The second figure is a contingency table looking at different categories of internet access compared to median household incomes. To create the contingency table, we looked at the data for median household income and internet access and divided them into categories based on the quartiles. We see again that wealth and internet access are positively related. As the median household increases, the percentage of households without internet access decreases. For instance, the highest income bracket “greater than $64,9111” has 146 counties in the highest access bracket, “less than 11.53%” without, and 0 counties in the worst access bracket, “greater than 18.497%”. In contrast, the lowest income bracket has 1 county in the best access bracket and 138 in the worst access bracket. The number of counties in each household income is similar, so there is clearly a disparity in household access rates where counties with higher median income are less likely to lack internet access. The contingency table shows the relationship more stark than the map and confirms our findings that those who face economic barriers also face barriers to internet access.
7.3. Internet Access and Location
After conducting the two-sample pooled t-test described in Section 6.2, the p-value was 0.1743. This was greater than our ɑ value of 0.05. Therefore, we have evidence to suggest that we can accept the null hypothesis of no noticeable difference in internet access between East and West Coast, with reasonable confidence. This is further supported by the confidence interval values. There seems to be no statistically significant difference in the mean of both groups as the confidence interval includes the null value of zero. The lower bound and upper bounds for the confidence interval are -0.27 and 1.53, respectively. These figures tell us that we can be 95% confident that the difference between the mean number of people without internet in the East Coast compared to the West Coast is somewhere between -0.27 and 1.53. Thus, geographical location across the United States is not as strong of a predictor of internet access compared to income. We can instead direct more of our attention and resources towards minimizing the wealth gap in lower income communities and consequently the digital divide that exists within it.
Conclusion
The wealth gap is in part widening due to the lack of internet access.

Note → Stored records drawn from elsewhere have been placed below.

<file path="config.mk">
export PLATFORM = sky130hd
export DESIGN_NAME = line_clear
export DESIGN_NICKNAME = d
export VERILOG_FILES = /design/src/source/tetris_pkg.sv /design/src/source/line_clear.sv
export SDC_FILE = /design/constraint.sdc
export NUM_CORES = 1
export LEC_CHECK = 0
export BUFFER_PORTS_ARGS = -buffer_cell sky130_fd_sc_hd__buf_2
export CORE_AREA = 2 2 511 513
export DETAILED_ROUTE_END_ITERATION = 12
export DIE_AREA = 0 0 513 515
export PLACE_DENSITY = 0.3
export REMOVE_ABC_BUFFERS = 1
export SYNTH_ARGS = -nofsm -noshare
export SYNTH_HDL_FRONTEND = slang
export SYNTH_SLANG_ARGS = --single-unit
</file>
<file path="constraint.sdc">
create_clock -name clk -period 6.69 [get_ports clk]
set_input_delay 0.3345 -clock clk [delete_from_list [all_inputs] [get_ports clk]]
set_output_delay 0.3345 -clock clk [all_outputs]
set_load 0.02 [all_outputs]
</file>
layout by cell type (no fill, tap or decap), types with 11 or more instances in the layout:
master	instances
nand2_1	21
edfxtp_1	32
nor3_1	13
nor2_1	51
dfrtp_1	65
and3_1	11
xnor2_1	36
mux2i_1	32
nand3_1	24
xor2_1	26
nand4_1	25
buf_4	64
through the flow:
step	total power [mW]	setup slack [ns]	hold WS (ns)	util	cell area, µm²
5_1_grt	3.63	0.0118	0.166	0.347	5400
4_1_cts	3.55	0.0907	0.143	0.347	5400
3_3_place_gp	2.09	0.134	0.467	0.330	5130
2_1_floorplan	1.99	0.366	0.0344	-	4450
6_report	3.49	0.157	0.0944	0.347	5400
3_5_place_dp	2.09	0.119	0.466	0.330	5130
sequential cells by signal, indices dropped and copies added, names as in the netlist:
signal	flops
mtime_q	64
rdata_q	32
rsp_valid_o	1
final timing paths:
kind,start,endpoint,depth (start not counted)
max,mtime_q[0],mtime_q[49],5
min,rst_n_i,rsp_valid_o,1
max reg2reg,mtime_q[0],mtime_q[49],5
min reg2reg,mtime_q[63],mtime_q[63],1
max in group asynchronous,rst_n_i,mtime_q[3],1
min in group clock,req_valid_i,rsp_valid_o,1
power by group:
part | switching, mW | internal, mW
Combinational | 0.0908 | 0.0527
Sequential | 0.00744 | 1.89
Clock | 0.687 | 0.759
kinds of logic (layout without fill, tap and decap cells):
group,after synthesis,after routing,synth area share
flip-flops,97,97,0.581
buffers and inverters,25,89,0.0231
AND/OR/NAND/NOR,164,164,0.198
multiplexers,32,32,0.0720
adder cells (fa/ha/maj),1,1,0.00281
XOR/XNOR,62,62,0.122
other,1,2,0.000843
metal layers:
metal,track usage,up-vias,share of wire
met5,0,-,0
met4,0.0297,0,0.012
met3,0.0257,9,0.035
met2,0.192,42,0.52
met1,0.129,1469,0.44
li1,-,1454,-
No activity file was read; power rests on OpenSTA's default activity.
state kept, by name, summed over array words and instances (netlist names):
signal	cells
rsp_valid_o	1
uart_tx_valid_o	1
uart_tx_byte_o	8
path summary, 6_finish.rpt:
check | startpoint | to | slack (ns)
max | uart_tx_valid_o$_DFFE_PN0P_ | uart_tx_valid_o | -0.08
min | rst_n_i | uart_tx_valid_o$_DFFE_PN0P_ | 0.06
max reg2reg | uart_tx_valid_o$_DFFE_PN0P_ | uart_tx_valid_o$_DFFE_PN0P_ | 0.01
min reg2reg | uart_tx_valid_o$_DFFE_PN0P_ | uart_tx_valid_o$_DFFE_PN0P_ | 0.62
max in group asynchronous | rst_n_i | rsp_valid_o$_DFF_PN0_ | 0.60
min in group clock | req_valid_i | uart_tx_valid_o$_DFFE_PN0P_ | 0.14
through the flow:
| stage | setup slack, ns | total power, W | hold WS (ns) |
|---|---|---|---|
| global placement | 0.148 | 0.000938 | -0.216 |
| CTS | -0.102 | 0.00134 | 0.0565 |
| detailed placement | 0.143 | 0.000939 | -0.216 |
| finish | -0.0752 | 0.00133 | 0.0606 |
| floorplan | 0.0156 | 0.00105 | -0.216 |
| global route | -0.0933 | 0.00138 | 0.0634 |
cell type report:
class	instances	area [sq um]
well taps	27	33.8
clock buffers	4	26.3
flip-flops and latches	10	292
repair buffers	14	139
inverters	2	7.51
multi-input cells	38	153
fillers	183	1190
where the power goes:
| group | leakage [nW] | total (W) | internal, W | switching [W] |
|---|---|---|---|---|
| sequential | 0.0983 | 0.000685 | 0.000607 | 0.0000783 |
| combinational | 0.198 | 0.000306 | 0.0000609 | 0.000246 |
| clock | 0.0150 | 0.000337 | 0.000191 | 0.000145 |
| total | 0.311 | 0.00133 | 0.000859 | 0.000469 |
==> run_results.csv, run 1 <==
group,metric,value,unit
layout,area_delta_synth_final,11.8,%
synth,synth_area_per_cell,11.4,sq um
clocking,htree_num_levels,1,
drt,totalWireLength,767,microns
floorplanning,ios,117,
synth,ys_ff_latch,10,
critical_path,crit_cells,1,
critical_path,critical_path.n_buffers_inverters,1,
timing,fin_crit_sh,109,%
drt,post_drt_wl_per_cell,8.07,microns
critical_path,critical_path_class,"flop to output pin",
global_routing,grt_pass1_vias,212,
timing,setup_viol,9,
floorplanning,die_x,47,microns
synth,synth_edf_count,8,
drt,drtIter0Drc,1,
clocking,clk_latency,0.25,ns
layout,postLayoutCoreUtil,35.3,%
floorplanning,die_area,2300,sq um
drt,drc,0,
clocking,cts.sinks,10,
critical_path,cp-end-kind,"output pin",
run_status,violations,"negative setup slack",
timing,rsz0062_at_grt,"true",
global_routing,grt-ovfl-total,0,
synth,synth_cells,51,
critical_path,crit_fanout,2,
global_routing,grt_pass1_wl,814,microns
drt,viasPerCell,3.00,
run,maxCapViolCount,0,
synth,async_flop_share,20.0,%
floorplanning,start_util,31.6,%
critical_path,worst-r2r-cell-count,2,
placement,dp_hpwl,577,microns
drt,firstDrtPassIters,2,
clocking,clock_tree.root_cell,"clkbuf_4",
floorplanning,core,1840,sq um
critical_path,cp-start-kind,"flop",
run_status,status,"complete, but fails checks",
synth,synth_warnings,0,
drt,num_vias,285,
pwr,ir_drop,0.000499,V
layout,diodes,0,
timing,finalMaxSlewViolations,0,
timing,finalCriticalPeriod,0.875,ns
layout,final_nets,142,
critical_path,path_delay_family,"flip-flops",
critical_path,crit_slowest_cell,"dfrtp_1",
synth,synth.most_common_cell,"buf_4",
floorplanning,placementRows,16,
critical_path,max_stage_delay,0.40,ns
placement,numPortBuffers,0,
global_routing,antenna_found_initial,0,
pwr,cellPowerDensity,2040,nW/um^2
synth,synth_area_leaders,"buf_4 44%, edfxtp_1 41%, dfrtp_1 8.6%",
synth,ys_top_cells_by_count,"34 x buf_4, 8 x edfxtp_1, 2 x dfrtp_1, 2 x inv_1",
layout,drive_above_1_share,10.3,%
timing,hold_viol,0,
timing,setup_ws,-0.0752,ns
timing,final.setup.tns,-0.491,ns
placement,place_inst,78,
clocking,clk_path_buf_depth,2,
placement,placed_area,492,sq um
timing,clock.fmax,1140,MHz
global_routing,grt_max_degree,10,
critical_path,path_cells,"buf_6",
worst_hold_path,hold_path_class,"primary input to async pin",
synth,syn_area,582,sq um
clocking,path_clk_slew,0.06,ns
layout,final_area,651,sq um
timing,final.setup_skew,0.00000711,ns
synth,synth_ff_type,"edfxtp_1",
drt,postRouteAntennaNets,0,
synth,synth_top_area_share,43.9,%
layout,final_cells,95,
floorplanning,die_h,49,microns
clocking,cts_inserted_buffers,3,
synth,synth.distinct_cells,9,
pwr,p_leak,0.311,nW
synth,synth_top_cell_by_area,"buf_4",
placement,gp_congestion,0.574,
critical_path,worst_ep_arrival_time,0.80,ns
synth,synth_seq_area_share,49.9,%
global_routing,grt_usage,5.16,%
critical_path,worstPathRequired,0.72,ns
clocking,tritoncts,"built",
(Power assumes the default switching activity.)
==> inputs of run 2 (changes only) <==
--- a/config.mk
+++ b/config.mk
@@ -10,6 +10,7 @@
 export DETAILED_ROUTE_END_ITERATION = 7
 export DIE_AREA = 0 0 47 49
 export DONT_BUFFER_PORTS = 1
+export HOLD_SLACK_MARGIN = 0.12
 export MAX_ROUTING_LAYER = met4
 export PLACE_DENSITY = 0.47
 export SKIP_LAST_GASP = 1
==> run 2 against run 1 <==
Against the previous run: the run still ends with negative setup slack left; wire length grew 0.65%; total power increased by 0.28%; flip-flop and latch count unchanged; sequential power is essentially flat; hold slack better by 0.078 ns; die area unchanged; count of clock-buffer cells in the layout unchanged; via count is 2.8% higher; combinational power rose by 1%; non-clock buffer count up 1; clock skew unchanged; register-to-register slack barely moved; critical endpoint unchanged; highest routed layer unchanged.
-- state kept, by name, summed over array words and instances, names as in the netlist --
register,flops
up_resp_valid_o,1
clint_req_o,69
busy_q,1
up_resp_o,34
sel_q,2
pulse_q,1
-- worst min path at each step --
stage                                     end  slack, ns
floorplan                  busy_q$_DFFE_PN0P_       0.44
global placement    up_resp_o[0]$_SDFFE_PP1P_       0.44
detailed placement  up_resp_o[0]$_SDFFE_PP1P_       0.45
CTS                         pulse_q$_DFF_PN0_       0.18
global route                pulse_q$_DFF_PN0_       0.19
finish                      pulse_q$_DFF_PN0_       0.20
===== src/source/settings_bridge.sv =====
/* Write-only bridge; set_stb_o lines up with the host ack.
   Reads of the settings region are answered by the decoder. */
`timescale 1ns/1ps

module settings_bridge import u2_ctrl_pkg::*; (
   input  logic              dsp_clk,
   input  logic              reset_i,
   input  logic              set_sel_i,
   input  logic              hb_we_i,
   input  logic [AW-1:0]     hb_adr_i,
   input  logic [DW-1:0]     hb_dat_i,
   output logic              set_stb_o,
   output logic [SET_AW-1:0] set_addr_o,
   output logic [DW-1:0]     set_data_o
);

   logic wr_en;

   assign wr_en = set_sel_i && hb_we_i;

   always_ff @(posedge dsp_clk) begin
      if (reset_i) begin
         set_stb_o <= 1'b0;
         set_addr_o <= '0;
         set_data_o <= '0;
      end else begin
         set_stb_o <= wr_en;
         // Word address of the setting
         if (wr_en) begin
            set_addr_o <= hb_adr_i[SET_AW+1:2];
            set_data_o <= hb_dat_i;
         end
      end
   end

endmodule


===== src/source/simple_pic.sv =====
/* Lines pend when they equal their polarity bit, so an idle-low line with
   polarity 0 in level mode pends right after reset. NUM_IRQ < DW. */
`timescale 1ns/1ps

module simple_pic import u2_ctrl_pkg::*; #(
   parameter int NUM_IRQ = NUM_IRQ_DEF
) (
   input  logic               dsp_clk,
   input  logic               reset_i,
   input  logic               pic_sel_i,
   input  logic               hb_we_i,
   input  logic [AW-1:0]      hb_adr_i,
   input  logic [DW-1:0]      hb_dat_i,
   output logic [DW-1:0]      pic_dat_o,
   input  logic [NUM_IRQ-1:0] irq_i,
   output logic               int_o
);

   logic [NUM_IRQ-1:0] edge_r;
   logic [NUM_IRQ-1:0] pol_r;
   logic [NUM_IRQ-1:0] mask_r;
   logic [NUM_IRQ-1:0] pend_r;
   logic [NUM_IRQ-1:0] irq_q;
   logic [NUM_IRQ-1:0] hit_now;
   logic [NUM_IRQ-1:0] hit_prev;
   logic [NUM_IRQ-1:0] set_v;
   logic [NUM_IRQ-1:0] clr_v;
   logic [NUM_IRQ-1:0] rd_word;
   logic wr_en;
   pic_reg_e offset;

   assign offset = pic_reg_e'(hb_adr_i[3:2]);
   assign wr_en = pic_sel_i && hb_we_i;

   // Active now, and active at the previous sample
   assign hit_now = ~(irq_i ^ pol_r);
   assign hit_prev = ~(irq_q ^ pol_r);

   // Edge lines pend only on entering the active level
   assign set_v = hit_now & (~edge_r | ~hit_prev);
   assign clr_v = (wr_en && offset == PIC_PENDING) ? hb_dat_i[NUM_IRQ-1:0] : '0;

   always_ff @(posedge dsp_clk) begin
      if (reset_i) begin
         edge_r <= '0;
         pol_r <= '0;
         mask_r <= '0;
         pend_r <= '0;
         irq_q <= '0;
      end else begin
         irq_q <= irq_i;
         // A new event in the clearing cycle keeps its bit
         pend_r <= (pend_r & ~clr_v) | set_v;
         if (wr_en) begin
            case (offset)
               PIC_EDGE:     edge_r <= hb_dat_i[NUM_IRQ-1:0];
               PIC_POLARITY: pol_r <= hb_dat_i[NUM_IRQ-1:0];
               PIC_MASK:     mask_r <= hb_dat_i[NUM_IRQ-1:0];
               default: ;
            endcase
         end
      end
   end

   ////////////////////
   // Readback and interrupt out
   always_comb begin
      case (offset)
         PIC_EDGE:     rd_word = edge_r;
         PIC_POLARITY: rd_word = pol_r;
         PIC_MASK:     rd_word = mask_r;
         default:      rd_word = pend_r;
      endcase
   end

   assign pic_dat_o = {{(DW-NUM_IRQ){1'b0}}, rd_word};
   assign int_o = |(pend_r & ~mask_r);

endmodule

Using 800+ data points of counties across the United States, we explored factors affecting lack of internet access to draw attention to the communities most in need of high speed internet. In our paper, we conducted a chi-square test to discover there was a strong correlation between internet access and education levels. A lack of internet access can limit one’s ability to achieve economic mobility through higher level education. Educational opportunity and internet access both are strongly connected to income levels. The number of counties in each household income is similar, so through our contingency table, we identified that there is clearly a disparity in household access rates where counties with higher median income are less likely to lack internet access.
Ultimately, our findings corroborate established research on internet availability patterns across the US as they correlate with income, education, and geographic location. In the future, we hope that this information may be useful to policymakers in determining whether or not to increase regulations and public-private partnerships with existing telecommunications companies, and spur localities to push for their own publicly-owned broadband solutions given the growth it can bring to their communities.